Stored data
+-------+
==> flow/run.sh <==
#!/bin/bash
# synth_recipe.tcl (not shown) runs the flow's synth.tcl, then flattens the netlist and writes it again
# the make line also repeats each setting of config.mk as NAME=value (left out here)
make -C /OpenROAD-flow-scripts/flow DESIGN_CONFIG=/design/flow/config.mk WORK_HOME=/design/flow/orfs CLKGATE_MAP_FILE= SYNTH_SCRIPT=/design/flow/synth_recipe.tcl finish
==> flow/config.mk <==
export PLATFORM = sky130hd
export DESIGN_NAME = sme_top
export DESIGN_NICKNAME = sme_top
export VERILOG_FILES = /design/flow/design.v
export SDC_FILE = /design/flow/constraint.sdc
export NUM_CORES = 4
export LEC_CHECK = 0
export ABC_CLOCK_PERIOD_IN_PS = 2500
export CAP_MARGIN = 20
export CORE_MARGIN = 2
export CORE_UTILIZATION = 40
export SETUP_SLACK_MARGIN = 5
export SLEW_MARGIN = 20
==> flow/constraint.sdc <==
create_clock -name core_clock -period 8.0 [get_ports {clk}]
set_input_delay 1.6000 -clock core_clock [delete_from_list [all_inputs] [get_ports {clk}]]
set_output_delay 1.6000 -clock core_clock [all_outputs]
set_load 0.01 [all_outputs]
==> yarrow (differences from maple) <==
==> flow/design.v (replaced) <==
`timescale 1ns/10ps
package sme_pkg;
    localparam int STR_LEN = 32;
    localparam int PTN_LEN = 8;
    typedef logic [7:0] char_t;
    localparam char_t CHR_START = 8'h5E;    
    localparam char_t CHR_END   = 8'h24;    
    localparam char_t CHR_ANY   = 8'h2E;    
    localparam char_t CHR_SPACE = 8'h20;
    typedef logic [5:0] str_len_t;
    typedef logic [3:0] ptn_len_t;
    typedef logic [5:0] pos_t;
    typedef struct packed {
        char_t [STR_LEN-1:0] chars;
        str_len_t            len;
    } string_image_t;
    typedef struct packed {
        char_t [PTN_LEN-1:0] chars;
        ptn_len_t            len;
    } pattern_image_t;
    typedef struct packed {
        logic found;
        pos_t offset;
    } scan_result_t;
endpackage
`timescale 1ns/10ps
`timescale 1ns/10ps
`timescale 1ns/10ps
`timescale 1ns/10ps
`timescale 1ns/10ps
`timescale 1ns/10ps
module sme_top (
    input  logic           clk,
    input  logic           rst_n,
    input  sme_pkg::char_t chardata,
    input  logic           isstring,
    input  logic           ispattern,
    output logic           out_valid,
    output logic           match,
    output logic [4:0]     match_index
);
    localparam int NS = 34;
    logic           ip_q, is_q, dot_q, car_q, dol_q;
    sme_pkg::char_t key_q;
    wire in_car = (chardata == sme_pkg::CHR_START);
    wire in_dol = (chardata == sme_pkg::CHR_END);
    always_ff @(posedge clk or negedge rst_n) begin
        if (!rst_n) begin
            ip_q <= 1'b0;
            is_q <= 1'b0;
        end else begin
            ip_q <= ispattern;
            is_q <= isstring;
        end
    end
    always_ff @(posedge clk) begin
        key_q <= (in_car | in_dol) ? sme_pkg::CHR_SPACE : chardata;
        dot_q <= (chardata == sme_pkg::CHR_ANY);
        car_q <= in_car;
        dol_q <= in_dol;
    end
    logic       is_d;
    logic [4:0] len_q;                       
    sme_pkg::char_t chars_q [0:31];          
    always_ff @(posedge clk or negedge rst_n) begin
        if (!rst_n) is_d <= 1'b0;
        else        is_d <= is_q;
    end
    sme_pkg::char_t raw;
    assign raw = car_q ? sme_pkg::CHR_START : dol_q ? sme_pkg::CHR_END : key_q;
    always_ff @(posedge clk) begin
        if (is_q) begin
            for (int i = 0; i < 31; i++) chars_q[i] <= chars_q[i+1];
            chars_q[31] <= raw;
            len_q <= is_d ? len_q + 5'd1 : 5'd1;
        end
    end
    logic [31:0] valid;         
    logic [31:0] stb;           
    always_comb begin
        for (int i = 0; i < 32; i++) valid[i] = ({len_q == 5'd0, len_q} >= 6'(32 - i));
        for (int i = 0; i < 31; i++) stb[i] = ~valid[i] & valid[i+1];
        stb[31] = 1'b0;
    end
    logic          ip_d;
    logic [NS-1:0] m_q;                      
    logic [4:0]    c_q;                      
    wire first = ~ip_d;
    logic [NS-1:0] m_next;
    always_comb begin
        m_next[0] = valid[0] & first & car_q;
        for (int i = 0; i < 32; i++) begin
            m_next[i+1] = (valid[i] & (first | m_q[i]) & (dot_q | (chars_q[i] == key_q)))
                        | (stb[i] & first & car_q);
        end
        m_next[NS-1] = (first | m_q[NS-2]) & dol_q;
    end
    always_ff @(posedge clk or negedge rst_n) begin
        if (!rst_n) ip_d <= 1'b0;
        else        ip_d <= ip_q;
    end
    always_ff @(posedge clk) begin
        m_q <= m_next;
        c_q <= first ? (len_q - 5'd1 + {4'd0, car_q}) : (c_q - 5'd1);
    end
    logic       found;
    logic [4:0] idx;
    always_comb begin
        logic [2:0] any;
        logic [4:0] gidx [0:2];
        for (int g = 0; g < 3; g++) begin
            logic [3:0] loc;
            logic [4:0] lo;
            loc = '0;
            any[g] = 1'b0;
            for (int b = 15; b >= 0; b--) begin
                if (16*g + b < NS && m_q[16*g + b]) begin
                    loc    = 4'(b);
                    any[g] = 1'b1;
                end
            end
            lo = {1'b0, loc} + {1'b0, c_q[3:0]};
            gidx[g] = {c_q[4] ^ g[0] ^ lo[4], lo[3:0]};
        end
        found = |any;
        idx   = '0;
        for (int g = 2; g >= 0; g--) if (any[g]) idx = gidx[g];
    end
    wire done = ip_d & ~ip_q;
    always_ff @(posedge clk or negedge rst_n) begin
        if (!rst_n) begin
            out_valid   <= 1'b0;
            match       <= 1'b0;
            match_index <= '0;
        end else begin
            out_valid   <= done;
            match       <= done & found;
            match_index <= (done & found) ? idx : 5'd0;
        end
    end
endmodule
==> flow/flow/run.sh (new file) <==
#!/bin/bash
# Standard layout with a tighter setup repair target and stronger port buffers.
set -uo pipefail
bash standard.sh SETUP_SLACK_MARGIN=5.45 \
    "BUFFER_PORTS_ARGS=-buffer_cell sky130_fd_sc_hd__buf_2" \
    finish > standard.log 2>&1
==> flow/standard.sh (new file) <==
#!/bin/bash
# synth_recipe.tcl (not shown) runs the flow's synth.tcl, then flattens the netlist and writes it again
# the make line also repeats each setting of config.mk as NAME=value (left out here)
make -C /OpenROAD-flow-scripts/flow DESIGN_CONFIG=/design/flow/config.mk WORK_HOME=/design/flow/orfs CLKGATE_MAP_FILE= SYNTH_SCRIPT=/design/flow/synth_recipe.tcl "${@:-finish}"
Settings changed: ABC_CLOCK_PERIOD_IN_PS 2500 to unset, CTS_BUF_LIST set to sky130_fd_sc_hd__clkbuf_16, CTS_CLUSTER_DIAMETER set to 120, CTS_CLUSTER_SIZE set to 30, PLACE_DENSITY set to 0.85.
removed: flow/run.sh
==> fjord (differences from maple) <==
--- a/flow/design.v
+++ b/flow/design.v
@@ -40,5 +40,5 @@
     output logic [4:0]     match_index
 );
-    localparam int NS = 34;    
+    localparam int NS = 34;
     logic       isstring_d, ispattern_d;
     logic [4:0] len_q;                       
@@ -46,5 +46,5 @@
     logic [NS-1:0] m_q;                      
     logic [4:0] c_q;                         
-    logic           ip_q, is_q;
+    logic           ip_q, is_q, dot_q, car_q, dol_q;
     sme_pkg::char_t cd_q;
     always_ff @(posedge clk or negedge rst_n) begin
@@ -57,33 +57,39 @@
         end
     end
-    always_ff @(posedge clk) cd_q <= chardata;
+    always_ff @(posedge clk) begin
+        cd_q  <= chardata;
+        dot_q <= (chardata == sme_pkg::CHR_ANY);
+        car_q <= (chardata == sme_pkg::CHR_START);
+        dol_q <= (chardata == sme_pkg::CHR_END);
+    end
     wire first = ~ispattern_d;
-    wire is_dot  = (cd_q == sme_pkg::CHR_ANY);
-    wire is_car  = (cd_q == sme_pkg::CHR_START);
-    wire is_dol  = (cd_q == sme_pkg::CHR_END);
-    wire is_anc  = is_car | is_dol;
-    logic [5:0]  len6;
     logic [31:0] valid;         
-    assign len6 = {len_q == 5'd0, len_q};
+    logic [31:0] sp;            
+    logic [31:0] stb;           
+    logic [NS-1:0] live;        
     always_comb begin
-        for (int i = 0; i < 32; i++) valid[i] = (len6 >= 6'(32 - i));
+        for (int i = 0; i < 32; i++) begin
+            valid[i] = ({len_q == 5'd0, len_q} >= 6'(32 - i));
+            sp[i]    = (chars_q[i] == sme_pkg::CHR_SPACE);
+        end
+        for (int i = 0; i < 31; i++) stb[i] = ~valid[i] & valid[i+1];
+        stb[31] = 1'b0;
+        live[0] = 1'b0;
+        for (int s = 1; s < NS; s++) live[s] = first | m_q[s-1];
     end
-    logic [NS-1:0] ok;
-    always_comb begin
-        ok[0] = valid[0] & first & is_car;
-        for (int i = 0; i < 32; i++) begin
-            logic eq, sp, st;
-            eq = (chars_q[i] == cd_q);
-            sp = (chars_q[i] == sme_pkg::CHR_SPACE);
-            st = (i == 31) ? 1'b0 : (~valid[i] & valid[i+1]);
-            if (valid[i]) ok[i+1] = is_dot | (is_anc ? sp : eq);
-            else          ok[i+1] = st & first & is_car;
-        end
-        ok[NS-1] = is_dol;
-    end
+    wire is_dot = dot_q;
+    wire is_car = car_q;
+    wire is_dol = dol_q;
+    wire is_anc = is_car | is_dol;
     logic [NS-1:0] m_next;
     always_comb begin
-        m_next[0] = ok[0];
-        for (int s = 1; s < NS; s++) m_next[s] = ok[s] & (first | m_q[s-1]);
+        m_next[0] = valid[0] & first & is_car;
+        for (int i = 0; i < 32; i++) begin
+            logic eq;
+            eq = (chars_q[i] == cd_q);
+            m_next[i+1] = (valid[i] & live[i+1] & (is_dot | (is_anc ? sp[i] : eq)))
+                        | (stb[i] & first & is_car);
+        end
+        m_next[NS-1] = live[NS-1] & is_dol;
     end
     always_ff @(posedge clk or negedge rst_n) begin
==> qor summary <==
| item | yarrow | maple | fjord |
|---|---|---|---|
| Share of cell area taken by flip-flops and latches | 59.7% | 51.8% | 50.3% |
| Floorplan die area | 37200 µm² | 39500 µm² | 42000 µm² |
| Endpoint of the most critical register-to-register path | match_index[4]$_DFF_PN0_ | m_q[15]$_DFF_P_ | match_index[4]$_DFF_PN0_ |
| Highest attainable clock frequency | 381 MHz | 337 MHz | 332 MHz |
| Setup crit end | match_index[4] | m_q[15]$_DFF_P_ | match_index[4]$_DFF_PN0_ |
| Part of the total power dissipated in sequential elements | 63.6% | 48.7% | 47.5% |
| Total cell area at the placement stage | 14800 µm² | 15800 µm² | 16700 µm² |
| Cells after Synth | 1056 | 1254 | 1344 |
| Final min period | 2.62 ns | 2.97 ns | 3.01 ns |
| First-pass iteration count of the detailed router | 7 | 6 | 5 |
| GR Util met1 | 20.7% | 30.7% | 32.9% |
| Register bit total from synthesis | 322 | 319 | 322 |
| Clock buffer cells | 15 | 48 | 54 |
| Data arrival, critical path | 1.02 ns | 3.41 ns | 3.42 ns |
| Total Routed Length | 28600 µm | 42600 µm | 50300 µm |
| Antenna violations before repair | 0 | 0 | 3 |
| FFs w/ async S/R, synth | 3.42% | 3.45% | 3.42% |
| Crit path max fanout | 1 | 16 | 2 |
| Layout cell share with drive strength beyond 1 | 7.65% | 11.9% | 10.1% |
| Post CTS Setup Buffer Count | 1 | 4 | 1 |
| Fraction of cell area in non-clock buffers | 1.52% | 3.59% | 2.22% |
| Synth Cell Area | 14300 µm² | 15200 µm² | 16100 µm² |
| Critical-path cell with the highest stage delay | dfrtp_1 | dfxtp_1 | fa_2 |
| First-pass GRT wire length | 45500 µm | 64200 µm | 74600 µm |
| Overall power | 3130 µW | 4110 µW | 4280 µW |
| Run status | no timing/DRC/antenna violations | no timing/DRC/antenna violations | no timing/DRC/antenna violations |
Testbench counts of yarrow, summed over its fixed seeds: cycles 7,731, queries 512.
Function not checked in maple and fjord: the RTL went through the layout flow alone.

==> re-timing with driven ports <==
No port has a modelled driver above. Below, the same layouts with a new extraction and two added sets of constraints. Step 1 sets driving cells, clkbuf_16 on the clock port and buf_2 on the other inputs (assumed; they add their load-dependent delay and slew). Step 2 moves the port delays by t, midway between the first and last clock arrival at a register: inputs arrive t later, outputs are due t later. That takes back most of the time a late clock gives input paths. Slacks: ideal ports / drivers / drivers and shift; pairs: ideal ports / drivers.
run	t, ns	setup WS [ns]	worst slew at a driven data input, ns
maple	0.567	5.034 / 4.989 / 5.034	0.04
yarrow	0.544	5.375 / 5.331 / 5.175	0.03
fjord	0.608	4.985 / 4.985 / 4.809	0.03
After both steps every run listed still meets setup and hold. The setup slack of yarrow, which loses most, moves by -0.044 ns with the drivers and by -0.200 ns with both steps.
+-------+
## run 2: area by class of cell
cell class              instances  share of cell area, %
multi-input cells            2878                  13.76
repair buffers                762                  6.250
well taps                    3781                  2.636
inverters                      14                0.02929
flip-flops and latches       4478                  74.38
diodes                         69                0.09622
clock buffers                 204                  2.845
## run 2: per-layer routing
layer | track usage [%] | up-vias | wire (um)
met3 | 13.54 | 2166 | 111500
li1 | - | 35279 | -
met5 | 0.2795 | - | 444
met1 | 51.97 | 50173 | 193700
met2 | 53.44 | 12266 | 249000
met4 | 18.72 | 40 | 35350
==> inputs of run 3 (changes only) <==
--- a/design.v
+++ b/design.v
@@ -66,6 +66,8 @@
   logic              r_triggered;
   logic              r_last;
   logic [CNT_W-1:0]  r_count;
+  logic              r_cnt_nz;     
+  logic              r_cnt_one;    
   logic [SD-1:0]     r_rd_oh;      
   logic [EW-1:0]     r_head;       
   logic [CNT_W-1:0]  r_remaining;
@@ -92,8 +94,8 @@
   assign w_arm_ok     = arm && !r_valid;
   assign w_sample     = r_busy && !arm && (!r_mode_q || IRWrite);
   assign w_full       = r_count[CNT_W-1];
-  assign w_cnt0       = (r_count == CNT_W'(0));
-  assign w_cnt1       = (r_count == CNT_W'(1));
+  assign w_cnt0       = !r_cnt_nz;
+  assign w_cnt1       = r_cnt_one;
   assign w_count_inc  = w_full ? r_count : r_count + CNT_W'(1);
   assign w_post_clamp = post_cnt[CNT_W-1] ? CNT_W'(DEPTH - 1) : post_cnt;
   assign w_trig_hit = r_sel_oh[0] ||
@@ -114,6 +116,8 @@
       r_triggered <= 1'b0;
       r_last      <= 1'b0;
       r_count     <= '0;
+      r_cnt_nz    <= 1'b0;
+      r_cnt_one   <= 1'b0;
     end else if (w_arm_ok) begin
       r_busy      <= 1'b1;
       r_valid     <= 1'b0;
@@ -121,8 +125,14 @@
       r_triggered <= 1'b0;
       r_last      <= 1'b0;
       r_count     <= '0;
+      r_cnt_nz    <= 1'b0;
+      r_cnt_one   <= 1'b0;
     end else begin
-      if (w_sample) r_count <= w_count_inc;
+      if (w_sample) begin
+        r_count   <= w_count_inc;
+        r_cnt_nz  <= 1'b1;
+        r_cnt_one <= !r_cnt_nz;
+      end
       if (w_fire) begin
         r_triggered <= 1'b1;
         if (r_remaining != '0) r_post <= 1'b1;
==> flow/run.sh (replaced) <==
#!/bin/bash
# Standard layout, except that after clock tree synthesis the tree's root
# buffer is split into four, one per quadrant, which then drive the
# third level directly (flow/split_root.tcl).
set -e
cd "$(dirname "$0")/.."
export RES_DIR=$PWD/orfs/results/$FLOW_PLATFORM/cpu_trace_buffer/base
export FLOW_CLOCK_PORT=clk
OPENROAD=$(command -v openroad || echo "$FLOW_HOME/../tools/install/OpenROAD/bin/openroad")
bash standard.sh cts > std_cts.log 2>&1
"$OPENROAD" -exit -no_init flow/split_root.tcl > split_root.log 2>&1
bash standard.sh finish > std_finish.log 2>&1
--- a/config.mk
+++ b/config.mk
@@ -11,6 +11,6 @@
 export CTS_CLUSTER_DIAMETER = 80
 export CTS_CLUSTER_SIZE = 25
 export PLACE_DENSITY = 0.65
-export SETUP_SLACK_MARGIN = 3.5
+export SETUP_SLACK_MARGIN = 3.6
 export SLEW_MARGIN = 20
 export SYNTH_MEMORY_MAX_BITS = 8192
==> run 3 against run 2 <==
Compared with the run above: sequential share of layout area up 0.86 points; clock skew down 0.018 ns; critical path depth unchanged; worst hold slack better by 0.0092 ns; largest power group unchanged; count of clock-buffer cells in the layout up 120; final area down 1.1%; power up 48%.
+-------+
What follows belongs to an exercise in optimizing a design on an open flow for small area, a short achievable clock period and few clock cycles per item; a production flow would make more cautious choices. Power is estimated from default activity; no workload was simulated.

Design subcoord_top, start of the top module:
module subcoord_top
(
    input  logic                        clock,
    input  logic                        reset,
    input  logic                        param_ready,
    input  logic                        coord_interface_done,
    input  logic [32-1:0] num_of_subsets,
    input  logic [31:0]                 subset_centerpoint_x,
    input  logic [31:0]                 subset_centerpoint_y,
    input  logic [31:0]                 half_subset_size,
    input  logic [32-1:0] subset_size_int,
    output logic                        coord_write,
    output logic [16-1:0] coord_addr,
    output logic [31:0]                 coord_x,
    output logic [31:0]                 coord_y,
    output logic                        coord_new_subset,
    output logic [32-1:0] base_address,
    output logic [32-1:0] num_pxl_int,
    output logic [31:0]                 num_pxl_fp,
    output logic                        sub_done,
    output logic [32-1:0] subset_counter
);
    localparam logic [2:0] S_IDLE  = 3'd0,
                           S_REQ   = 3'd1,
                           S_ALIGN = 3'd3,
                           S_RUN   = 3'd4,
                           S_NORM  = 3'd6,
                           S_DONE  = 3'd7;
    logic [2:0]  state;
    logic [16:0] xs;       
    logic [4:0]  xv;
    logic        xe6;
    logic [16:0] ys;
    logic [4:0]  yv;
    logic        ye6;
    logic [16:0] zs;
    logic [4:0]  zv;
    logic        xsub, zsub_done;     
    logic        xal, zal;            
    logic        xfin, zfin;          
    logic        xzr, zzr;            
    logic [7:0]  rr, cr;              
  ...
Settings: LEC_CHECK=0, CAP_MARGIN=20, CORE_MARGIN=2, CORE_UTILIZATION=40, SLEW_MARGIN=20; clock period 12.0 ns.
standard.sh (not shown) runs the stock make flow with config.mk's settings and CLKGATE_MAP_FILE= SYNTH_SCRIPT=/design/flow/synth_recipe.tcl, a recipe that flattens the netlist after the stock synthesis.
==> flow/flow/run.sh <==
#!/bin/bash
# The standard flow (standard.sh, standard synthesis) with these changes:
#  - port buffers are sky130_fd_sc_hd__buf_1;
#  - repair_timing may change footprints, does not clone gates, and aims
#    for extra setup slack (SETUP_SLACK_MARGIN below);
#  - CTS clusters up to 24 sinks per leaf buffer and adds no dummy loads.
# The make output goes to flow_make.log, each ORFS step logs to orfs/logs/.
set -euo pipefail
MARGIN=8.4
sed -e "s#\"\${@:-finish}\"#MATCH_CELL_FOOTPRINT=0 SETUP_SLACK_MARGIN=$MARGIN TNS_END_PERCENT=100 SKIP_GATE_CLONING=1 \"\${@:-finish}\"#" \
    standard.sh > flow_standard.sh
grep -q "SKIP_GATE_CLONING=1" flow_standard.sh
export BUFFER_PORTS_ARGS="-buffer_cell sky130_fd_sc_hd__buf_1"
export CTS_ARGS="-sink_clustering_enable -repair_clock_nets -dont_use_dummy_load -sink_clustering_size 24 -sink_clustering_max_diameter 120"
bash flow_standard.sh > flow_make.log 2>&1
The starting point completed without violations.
+-------+
### What the task requires
The response must hold only the lines above from the line with "Count | 1 | 4 | 1 |" through the line with "After both steps", each copied exactly, both ends kept.

### Task result
| Post CTS Setup Buffer Count | 1 | 4 | 1 |
| Fraction of cell area in non-clock buffers | 1.52% | 3.59% | 2.22% |
| Synth Cell Area | 14300 µm² | 15200 µm² | 16100 µm² |
| Critical-path cell with the highest stage delay | dfrtp_1 | dfxtp_1 | fa_2 |
| First-pass GRT wire length | 45500 µm | 64200 µm | 74600 µm |
| Overall power | 3130 µW | 4110 µW | 4280 µW |
| Run status | no timing/DRC/antenna violations | no timing/DRC/antenna violations | no timing/DRC/antenna violations |
Testbench counts of yarrow, summed over its fixed seeds: cycles 7,731, queries 512.
Function not checked in maple and fjord: the RTL went through the layout flow alone.

==> re-timing with driven ports <==
No port has a modelled driver above. Below, the same layouts with a new extraction and two added sets of constraints. Step 1 sets driving cells, clkbuf_16 on the clock port and buf_2 on the other inputs (assumed; they add their load-dependent delay and slew). Step 2 moves the port delays by t, midway between the first and last clock arrival at a register: inputs arrive t later, outputs are due t later. That takes back most of the time a late clock gives input paths. Slacks: ideal ports / drivers / drivers and shift; pairs: ideal ports / drivers.
run	t, ns	setup WS [ns]	worst slew at a driven data input, ns
maple	0.567	5.034 / 4.989 / 5.034	0.04
yarrow	0.544	5.375 / 5.331 / 5.175	0.03
fjord	0.608	4.985 / 4.985 / 4.809	0.03
After both steps every run listed still meets setup and hold. The setup slack of yarrow, which loses most, moves by -0.044 ns with the drivers and by -0.200 ns with both steps.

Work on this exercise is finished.